Entries provided:

════════════════

==> flow/design.v (excerpt) <==
module recon_top_level#(parameter WIDTH = 15)( 
input [WIDTH:0] Xo, Zo , Yo,
input clk,
input ext_reset,
input [1:0] sel,
output [WIDTH:0] mac_out,
output [WIDTH:0] f,
input af_en,
output complete
);
wire [WIDTH:0] z, coshz, sinhz;
wire reset3;
Neuron #(WIDTH)inneuron(Xo,Yo,Zo,clk,ext_reset, sinhz,coshz,z,reset3,complete,mac_out,af_en);
wire sign_z=z[WIDTH];
wire [WIDTH:0]relu ;
assign relu=sign_z?0:z;
wire [WIDTH:0] ez, ez_1;
add_sub #(WIDTH) adder1(coshz, sinhz, sel[0], ez);
add_sub #(WIDTH) adder2(ez, 16'b0000010000000000, sel[0], ez_1);
wire [WIDTH:0] w2,w3;
wire [WIDTH:0] divisor , dividend;
mux  #(WIDTH)m1(ez, coshz, sel[0], w2);
mux #(WIDTH) m2(ez_1, sinhz, sel[0], w3);
wire [WIDTH:0] div_out;
assign divisor =  {w3[15], (w3[14:0]>>2) };
assign dividend = {w2[15], (w2[14:0]>>2) };
wire [WIDTH:0] X_divout,Y_divout;
recon #(WIDTH) r_div(
 clk,reset3,1'b0,1'b1,
divisor, dividend ,16'b0,
 X_divout , Y_divout , div_out
);
assign f=sel[1]?(sel[0]?mac_out:relu):div_out;  
endmodule
Size: ~2800 cells after synthesis, about 200 flip-flops, ~86 I/O pins, roughly 0.019 sq mm of cells after synthesis.
Settings: LEC_CHECK=0, ABC_AREA=1, CAP_MARGIN=20, CORE_MARGIN=2, CORE_UTILIZATION=58, GPL_ROUTABILITY_DRIVEN=1, MIN_ROUTING_LAYER=met1, SETUP_SLACK_MARGIN=1.63, SLEW_MARGIN=40, TNS_END_PERCENT=45; clock period 7.23 ns.
run.sh (not shown) runs the stock make flow with config.mk's settings and CLKGATE_MAP_FILE=.
The starting point finished clean.
Edit:
- CORE_UTILIZATION: 58 -> 69
- GPL_ROUTABILITY_DRIVEN: 1 -> not set
- MIN_ROUTING_LAYER: met1 -> not set
- SETUP_SLACK_MARGIN: 1.63 -> not set
- SLEW_MARGIN: 40 -> 20
- TNS_END_PERCENT: 45 -> not set
- clock period: 7.23 -> 4.8 ns (I/O delays scaled with it)
=> The changed run stopped in global routing on GRT-0232; area after synthesis does not change; die size goes down by 16%; synthesized cell count does not change.
Edit:
- CORE_UTILIZATION: 69 -> 72
- CTS_CLUSTER_SIZE: not set -> 74
- HOLD_SLACK_MARGIN: not set -> -0.1
- clock period: 4.8 -> 6.83 ns (I/O delays scaled with it)
What happened: The changed run produced a layout that fails on negative setup slack; die area goes down by 4.1%; synthesized area does not change; synthesized cell count is unchanged.
Edit:
- ABC_AREA: 1 -> not set
- CORE_UTILIZATION: 72 -> 40
- CTS_CLUSTER_SIZE: 74 -> not set
- HOLD_SLACK_MARGIN: -0.1 -> not set
- clock period: 6.83 -> 8.5 ns (I/O delays scaled with it)
What happened:
- This time the run completed without violations
- critical path depth is lower by 15
- cell area is about the same
- non-clock buffer count is lower by 57
- clock skew is about the same
- die area is higher by well over a third
- cell count is lower by a few percent
- worst setup slack gets better by 0.58 ns
- global-route usage is lower by 18 points

========
Starting RTL as in the previous note.
// recon_top_level
module recon_top_level#(parameter WIDTH = 15)( 
input [WIDTH:0] Xo, Zo , Yo,
input clk,
input ext_reset,
input [1:0] sel,
output [WIDTH:0] mac_out,
output [WIDTH:0] f,
input af_en,
output complete
);
wire [WIDTH:0] z, coshz, sinhz;
wire reset3;
Neuron #(WIDTH)inneuron(Xo,Yo,Zo,clk,ext_reset, sinhz,coshz,z,reset3,complete,mac_out,af_en);
wire sign_z=z[WIDTH];
wire [WIDTH:0]relu ;
assign relu=sign_z?0:z;
wire [WIDTH:0] ez, ez_1;
add_sub #(WIDTH) adder1(coshz, sinhz, sel[0], ez);
add_sub #(WIDTH) adder2(ez, 16'b0000010000000000, sel[0], ez_1);
wire [WIDTH:0] w2,w3;
wire [WIDTH:0] divisor , dividend;
mux  #(WIDTH)m1(ez, coshz, sel[0], w2);
mux #(WIDTH) m2(ez_1, sinhz, sel[0], w3);
wire [WIDTH:0] div_out;
assign divisor =  {w3[15], (w3[14:0]>>2) };
assign dividend = {w2[15], (w2[14:0]>>2) };
wire [WIDTH:0] X_divout,Y_divout;
recon #(WIDTH) r_div(
 clk,reset3,1'b0,1'b1,
divisor, dividend ,16'b0,
 X_divout , Y_divout , div_out
);
assign f=sel[1]?(sel[0]?mac_out:relu):div_out;  
endmodule
==> flow/config.mk <==
export PLATFORM = sky130hd
export DESIGN_NAME = recon_top_level
export DESIGN_NICKNAME = recon_top_level
export VERILOG_FILES = /design/flow/design.v
export SDC_FILE = /design/flow/constraint.sdc
export NUM_CORES = 4
export LEC_CHECK = 0
export ABC_AREA = 0
export CAP_MARGIN = 20
export CORE_MARGIN = 2
export CORE_UTILIZATION = 67
export GPL_ROUTABILITY_DRIVEN = 1
export MIN_ROUTING_LAYER = met1
export SETUP_SLACK_MARGIN = 1.63
export SLEW_MARGIN = 40
export TNS_END_PERCENT = 45
==> flow/constraint.sdc <==
create_clock -name core_clock -period 8.83 [get_ports {clk}]
set_input_delay 1.7660 -clock core_clock [delete_from_list [all_inputs] [get_ports {clk}]]
set_output_delay 1.7660 -clock core_clock [all_outputs]
set_load 0.01 [all_outputs]
Next try:
==> flow/config.mk (replaced) <==
export PLATFORM = sky130hd
export DESIGN_NAME = recon_top_level
export DESIGN_NICKNAME = recon_top_level
export VERILOG_FILES = /design/flow/design.v
export SDC_FILE = /design/flow/constraint.sdc
export NUM_CORES = 4
export LEC_CHECK = 0
export CAP_MARGIN = 20
export CORE_MARGIN = 2
export CORE_UTILIZATION = 40
export SLEW_MARGIN = 20
==> flow/constraint.sdc (replaced) <==
create_clock -name core_clock -period 5.87 [get_ports {clk}]
set_input_delay 1.1740 -clock core_clock [delete_from_list [all_inputs] [get_ports {clk}]]
set_output_delay 1.1740 -clock core_clock [all_outputs]
set_load 0.01 [all_outputs]
The new run reached the layout checks and failed them: negative setup slack.
First-iteration DRC count went down by a quarter to a third.
Sequential power came out higher by well over a third.
Power came out higher by well over a third.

════════════════

Your objective: What is asked for is an exact copy of the lines above from the one containing "does not change." through the one containing "- clock period: 4.8", and only those.

Answer to this task:
=> The changed run stopped in global routing on GRT-0232; area after synthesis does not change; die size goes down by 16%; synthesized cell count does not change.
Edit:
- CORE_UTILIZATION: 69 -> 72
- CTS_CLUSTER_SIZE: not set -> 74
- HOLD_SLACK_MARGIN: not set -> -0.1
- clock period: 4.8 -> 6.83 ns (I/O delays scaled with it)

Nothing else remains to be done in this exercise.